┏━━
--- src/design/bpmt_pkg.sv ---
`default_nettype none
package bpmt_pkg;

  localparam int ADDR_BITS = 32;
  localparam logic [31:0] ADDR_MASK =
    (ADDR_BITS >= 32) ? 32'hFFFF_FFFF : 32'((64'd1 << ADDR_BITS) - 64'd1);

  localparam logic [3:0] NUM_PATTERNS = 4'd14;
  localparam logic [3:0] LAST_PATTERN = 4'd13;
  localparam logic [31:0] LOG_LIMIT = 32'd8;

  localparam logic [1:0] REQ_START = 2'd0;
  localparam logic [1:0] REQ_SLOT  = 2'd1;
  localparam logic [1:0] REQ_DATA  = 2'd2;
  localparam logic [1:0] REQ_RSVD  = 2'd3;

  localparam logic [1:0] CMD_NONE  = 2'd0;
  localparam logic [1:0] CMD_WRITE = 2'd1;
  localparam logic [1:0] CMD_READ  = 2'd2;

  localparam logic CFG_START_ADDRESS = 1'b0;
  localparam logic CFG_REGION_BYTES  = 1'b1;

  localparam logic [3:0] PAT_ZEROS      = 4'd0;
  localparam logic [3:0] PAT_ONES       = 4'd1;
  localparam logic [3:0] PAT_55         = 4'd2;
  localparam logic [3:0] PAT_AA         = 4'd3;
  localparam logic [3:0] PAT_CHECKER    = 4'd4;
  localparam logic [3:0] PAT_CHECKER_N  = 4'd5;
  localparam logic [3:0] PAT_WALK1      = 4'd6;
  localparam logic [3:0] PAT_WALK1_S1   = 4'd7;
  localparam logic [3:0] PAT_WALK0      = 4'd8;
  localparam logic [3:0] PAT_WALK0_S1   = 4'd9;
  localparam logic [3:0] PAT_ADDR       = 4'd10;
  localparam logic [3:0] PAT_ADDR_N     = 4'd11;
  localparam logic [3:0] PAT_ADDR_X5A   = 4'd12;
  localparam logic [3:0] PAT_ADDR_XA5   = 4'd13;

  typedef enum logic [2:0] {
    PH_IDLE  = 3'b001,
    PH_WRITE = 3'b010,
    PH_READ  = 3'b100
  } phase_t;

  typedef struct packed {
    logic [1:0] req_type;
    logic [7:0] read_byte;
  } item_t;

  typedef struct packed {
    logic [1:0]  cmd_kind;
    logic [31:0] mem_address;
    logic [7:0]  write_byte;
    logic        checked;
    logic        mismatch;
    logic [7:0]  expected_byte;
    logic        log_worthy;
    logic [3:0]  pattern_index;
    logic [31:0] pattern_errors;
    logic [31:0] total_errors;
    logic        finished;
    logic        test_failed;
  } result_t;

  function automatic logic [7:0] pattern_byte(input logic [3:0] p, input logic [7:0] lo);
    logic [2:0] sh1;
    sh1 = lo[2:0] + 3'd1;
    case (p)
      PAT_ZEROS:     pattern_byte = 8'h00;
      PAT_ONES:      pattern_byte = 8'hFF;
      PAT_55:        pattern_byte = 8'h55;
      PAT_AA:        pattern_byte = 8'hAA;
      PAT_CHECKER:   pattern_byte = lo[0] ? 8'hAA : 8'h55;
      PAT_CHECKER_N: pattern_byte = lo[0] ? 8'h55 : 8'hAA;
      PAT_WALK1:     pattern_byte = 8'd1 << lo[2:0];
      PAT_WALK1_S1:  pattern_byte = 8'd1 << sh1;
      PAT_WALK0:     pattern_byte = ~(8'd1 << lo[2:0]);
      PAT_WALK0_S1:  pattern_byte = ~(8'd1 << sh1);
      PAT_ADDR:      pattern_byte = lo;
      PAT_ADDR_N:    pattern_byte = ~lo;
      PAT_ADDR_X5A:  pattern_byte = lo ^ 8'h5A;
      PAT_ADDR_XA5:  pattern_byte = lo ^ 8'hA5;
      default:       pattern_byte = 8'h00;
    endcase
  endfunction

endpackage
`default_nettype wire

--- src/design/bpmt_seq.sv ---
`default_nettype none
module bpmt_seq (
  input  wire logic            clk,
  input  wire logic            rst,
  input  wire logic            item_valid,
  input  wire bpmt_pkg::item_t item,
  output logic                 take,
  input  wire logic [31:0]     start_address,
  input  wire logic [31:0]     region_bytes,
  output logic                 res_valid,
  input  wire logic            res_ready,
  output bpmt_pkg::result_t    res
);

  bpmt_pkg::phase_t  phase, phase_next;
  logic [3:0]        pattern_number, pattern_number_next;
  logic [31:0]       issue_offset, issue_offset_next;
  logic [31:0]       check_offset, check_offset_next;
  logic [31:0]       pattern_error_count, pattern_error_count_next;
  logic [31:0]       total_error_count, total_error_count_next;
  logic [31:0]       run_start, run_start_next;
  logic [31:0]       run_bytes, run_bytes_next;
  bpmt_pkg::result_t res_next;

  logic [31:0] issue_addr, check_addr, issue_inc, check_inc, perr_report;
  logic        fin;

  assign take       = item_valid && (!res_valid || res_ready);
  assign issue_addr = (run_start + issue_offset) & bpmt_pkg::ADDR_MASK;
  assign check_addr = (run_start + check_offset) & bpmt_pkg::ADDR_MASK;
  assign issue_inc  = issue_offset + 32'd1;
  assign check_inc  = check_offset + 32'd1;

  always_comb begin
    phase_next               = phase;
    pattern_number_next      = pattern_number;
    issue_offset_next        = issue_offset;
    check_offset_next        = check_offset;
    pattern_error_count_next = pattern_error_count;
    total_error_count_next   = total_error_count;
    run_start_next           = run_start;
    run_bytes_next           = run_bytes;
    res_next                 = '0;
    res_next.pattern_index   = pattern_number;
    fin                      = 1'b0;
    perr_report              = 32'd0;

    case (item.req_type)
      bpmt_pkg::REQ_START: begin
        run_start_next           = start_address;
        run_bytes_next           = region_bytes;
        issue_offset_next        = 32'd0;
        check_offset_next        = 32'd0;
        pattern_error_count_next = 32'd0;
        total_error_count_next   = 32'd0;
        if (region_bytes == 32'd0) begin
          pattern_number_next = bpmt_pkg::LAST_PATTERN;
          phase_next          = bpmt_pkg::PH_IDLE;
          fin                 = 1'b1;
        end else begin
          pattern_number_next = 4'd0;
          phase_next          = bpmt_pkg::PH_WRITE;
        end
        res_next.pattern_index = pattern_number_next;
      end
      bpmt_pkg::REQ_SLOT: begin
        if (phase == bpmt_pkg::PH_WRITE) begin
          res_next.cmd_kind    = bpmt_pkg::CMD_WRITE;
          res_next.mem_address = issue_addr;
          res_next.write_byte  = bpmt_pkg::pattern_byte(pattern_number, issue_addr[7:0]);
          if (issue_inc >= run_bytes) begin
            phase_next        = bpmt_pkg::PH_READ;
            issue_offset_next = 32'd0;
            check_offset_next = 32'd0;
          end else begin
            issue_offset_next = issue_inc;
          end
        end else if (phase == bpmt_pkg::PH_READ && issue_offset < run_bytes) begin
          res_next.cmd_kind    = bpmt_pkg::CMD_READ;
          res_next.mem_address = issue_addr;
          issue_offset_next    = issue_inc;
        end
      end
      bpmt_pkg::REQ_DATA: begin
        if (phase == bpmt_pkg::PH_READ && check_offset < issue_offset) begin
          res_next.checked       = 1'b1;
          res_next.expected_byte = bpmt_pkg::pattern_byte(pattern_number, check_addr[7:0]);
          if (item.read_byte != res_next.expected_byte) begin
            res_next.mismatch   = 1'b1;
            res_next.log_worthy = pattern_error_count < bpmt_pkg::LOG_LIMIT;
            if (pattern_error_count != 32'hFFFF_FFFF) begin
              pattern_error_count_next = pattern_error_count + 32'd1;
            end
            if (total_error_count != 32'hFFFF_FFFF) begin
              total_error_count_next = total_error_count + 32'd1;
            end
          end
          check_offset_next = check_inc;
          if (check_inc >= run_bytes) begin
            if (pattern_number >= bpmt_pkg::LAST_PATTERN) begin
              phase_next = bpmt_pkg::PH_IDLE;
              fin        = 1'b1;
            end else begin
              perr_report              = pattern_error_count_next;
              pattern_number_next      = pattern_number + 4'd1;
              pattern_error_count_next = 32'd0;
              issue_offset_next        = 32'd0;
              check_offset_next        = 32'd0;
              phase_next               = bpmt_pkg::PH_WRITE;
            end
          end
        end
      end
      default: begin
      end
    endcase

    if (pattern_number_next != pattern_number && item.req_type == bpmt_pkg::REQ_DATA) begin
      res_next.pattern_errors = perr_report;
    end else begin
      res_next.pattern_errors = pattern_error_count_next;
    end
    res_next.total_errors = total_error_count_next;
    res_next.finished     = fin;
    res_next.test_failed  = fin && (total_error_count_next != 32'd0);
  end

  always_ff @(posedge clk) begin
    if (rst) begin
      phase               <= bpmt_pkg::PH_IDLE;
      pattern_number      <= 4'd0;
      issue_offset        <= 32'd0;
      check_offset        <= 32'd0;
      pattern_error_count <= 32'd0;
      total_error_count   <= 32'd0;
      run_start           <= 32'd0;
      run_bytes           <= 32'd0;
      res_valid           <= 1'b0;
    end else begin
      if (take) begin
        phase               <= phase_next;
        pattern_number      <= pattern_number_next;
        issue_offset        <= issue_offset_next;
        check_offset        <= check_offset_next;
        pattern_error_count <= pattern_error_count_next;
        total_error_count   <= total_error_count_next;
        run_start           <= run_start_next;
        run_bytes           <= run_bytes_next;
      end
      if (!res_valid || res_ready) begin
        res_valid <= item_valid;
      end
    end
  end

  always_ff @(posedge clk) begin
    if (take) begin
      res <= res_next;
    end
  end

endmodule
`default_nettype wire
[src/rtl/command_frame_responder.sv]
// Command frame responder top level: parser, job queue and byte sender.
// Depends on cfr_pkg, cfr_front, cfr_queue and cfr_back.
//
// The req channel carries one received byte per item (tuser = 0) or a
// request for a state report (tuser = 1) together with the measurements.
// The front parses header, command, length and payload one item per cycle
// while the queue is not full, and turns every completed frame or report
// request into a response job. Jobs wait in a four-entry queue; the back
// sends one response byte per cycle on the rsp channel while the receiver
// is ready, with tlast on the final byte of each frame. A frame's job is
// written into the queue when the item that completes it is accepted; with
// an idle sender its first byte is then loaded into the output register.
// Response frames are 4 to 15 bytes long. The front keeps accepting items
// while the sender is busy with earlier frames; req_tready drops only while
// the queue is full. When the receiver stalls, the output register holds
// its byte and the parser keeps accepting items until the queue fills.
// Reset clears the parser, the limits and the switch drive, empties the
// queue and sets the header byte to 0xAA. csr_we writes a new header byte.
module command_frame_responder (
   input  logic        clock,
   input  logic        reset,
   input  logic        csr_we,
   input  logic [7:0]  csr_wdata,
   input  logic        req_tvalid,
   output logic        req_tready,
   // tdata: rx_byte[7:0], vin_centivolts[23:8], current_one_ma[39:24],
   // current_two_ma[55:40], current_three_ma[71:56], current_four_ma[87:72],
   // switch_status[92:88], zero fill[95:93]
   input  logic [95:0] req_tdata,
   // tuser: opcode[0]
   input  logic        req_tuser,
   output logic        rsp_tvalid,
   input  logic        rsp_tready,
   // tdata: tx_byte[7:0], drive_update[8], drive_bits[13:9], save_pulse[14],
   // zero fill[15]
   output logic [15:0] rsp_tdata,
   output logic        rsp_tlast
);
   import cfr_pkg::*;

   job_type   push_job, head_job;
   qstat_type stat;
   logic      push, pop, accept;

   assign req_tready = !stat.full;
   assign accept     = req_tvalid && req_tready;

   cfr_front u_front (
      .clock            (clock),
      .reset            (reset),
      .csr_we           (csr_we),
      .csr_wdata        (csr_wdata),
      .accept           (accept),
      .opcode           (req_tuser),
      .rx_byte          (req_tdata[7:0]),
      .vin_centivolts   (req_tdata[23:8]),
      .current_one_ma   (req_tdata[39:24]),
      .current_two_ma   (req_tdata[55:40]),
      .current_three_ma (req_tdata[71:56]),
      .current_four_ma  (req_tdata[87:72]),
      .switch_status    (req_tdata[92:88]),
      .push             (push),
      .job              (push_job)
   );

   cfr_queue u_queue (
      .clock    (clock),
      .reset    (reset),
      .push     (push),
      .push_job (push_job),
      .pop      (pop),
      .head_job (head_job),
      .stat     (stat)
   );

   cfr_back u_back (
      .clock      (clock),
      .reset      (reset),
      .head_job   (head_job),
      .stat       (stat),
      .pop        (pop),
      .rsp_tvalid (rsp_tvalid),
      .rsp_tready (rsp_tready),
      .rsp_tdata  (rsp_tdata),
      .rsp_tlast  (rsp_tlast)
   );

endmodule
┗━━
Every line above from the line with "issue_inc, check_inc, perr_report;" to the line with "case (item.req_type)", inclusive, must be returned exactly; no other line belongs in the reply.

> **Answer box**:
  logic [31:0] issue_addr, check_addr, issue_inc, check_inc, perr_report;
  logic        fin;

  assign take       = item_valid && (!res_valid || res_ready);
  assign issue_addr = (run_start + issue_offset) & bpmt_pkg::ADDR_MASK;
  assign check_addr = (run_start + check_offset) & bpmt_pkg::ADDR_MASK;
  assign issue_inc  = issue_offset + 32'd1;
  assign check_inc  = check_offset + 32'd1;

  always_comb begin
    phase_next               = phase;
    pattern_number_next      = pattern_number;
    issue_offset_next        = issue_offset;
    check_offset_next        = check_offset;
    pattern_error_count_next = pattern_error_count;
    total_error_count_next   = total_error_count;
    run_start_next           = run_start;
    run_bytes_next           = run_bytes;
    res_next                 = '0;
    res_next.pattern_index   = pattern_number;
    fin                      = 1'b0;
    perr_report              = 32'd0;

    case (item.req_type)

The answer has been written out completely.